A nice thing about the Linus24 bridge paper is that it formalizes some concepts that were previously only discussed in the Telegram forum or in github comments. For example, connected outputs, covenant emulation using a new opcode OP_BLOCKHASH, persisting state between Bitcoin transactions (priorly described in the BitVMX paper). Then it describes how a function f can be split into partial subfunctions and those subfunctions can be challenged independently.
Last minute update: Today I saw a post on X suggesting that the BitVM2 Alliance team is trying to address the major problem presented in this article (the use of superblocks). Also today I had a conversation with one of the BitVM developers who assured me the problem has not been solved without additional security assumptions.
The Design
The Linus24 bridge is a simple design, and benefits from the anyone-can-challenge property of BitVM2. However, according to our taxonomy based on 4 key security properties, the Linus24 bridge is:
- partially validating (SPV)
- “almost” interactive
- “almost” stateful
Compared to the ideal bridge we presented with our taxonomy, it has 3 of the 4 key security properties degraded.
“Almost” Interactive but not really interactive
An interactive bridge is one where there can be chain counter-proofs, not only chain proofs, to decide the “longest chain”. A chain proof involves convincing the bridge that a certain sequence of block headers are in the canonical chain, and they contain a specific transaction or event.

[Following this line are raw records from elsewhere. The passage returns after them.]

[src/fp_pkg.sv]
`default_nettype none

package fp_pkg;

  // Binary64 field widths
  localparam int EXP_W = 11;
  localparam int MAN_W = 52;
  // Significand with hidden bit, and the full product width
  localparam int SIG_W = MAN_W + 1;
  localparam int PROD_W = 2 * SIG_W;
  // Exponent arithmetic needs one extra bit for carry and one for sign
  localparam int SUM_W = EXP_W + 2;

  localparam int EXP_BIAS = 1023;
  localparam int EXP_MAX = 2047;

  // Quiet NaN returned for inf times a zero-exponent operand
  localparam logic [63:0] QNAN = 64'h7FF8_0000_0000_0000;

  // Signed working exponent
  typedef logic signed [SUM_W-1:0] exp_sum_t;

  localparam exp_sum_t BIAS_SUM = exp_sum_t'(EXP_BIAS);
  localparam exp_sum_t MAX_SUM = exp_sum_t'(EXP_MAX);

  typedef struct packed {
    logic             sign;
    logic [EXP_W-1:0] exp;
    logic [MAN_W-1:0] man;
  } fp_ieee_t;

  typedef struct packed {
    logic [31:0] hi;
    logic [31:0] lo;
  } fp_halves_t;

  // Same 64 bits, seen as IEEE fields or as two bus words
  typedef union packed {
    fp_ieee_t   ieee;
    fp_halves_t half;
  } fp_word_u;

  typedef struct packed {
    logic             sign;
    logic [EXP_W-1:0] exp;
    logic [SIG_W-1:0] sig;
    logic             is_zero;
    logic             is_inf;
  } fp_class_t;

  // Which result path the core took
  typedef struct packed {
    logic zero;
    logic nan;
    logic inf;
    logic ovf;
  } fp_flags_t;

endpackage

`default_nettype wire

[src/fp_classify.sv]
`timescale 1ns/1ns
`default_nettype none

module fp_classify (
  input  fp_pkg::fp_word_u  word,
  output fp_pkg::fp_class_t cls
);

  logic exp_nz;
  logic exp_ones;
  logic man_nz;

  // Field summaries
  assign exp_nz = |word.ieee.exp;
  assign exp_ones = &word.ieee.exp;
  assign man_nz = |word.ieee.man;

  always_comb begin
    cls.sign = word.ieee.sign;
    cls.exp = word.ieee.exp;

    // Hidden bit only for nonzero exponent
    // Subnormals keep a zero leading bit and get flushed downstream
    cls.sig = {exp_nz, word.ieee.man};

    // Zero exponent covers true zero and subnormals
    cls.is_zero = ~exp_nz;

    // All-ones exponent with empty mantissa
    // NaN patterns fall through as finite values
    cls.is_inf = exp_ones & ~man_nz;
  end

endmodule

`default_nettype wire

A bridge that accepts proofs sent by anyone, but not counter-proofs, is still a non-interactive bridge.
In an interactive bridge, if a dishonest user submits a fake proof that doesn’t represent the canonical chain, any honest user can submit a counter-proof showing a longer sequence of blocks belonging to the canonical chain.
By “almost” interactive I mean that while the Linus24 protocol does not accept multi-block counter-proofs (as it should), it does try to compensate for it by accepting single superblock as a counter-proof. A superblock is a Bitcoin header that could solve a much higher difficulty target. In other words, its hash starts with more zeros than those strictly necessary to verify its difficulty target. A superblock represents a probabilistic proof that a certain chain fork was created with a high hashrate. The higher the superblock’s implicit difficulty, the higher the rate. The problem is that while the presence of a superblock probabilistically proves a certain sustained hashrate up to that block, the absence of a superblock doesn’t prove the opposite (no hashrate) with equal cryptoeconomic security. Discarding superblocks may be cheap and can be used by malicious parties to subvert the protocol.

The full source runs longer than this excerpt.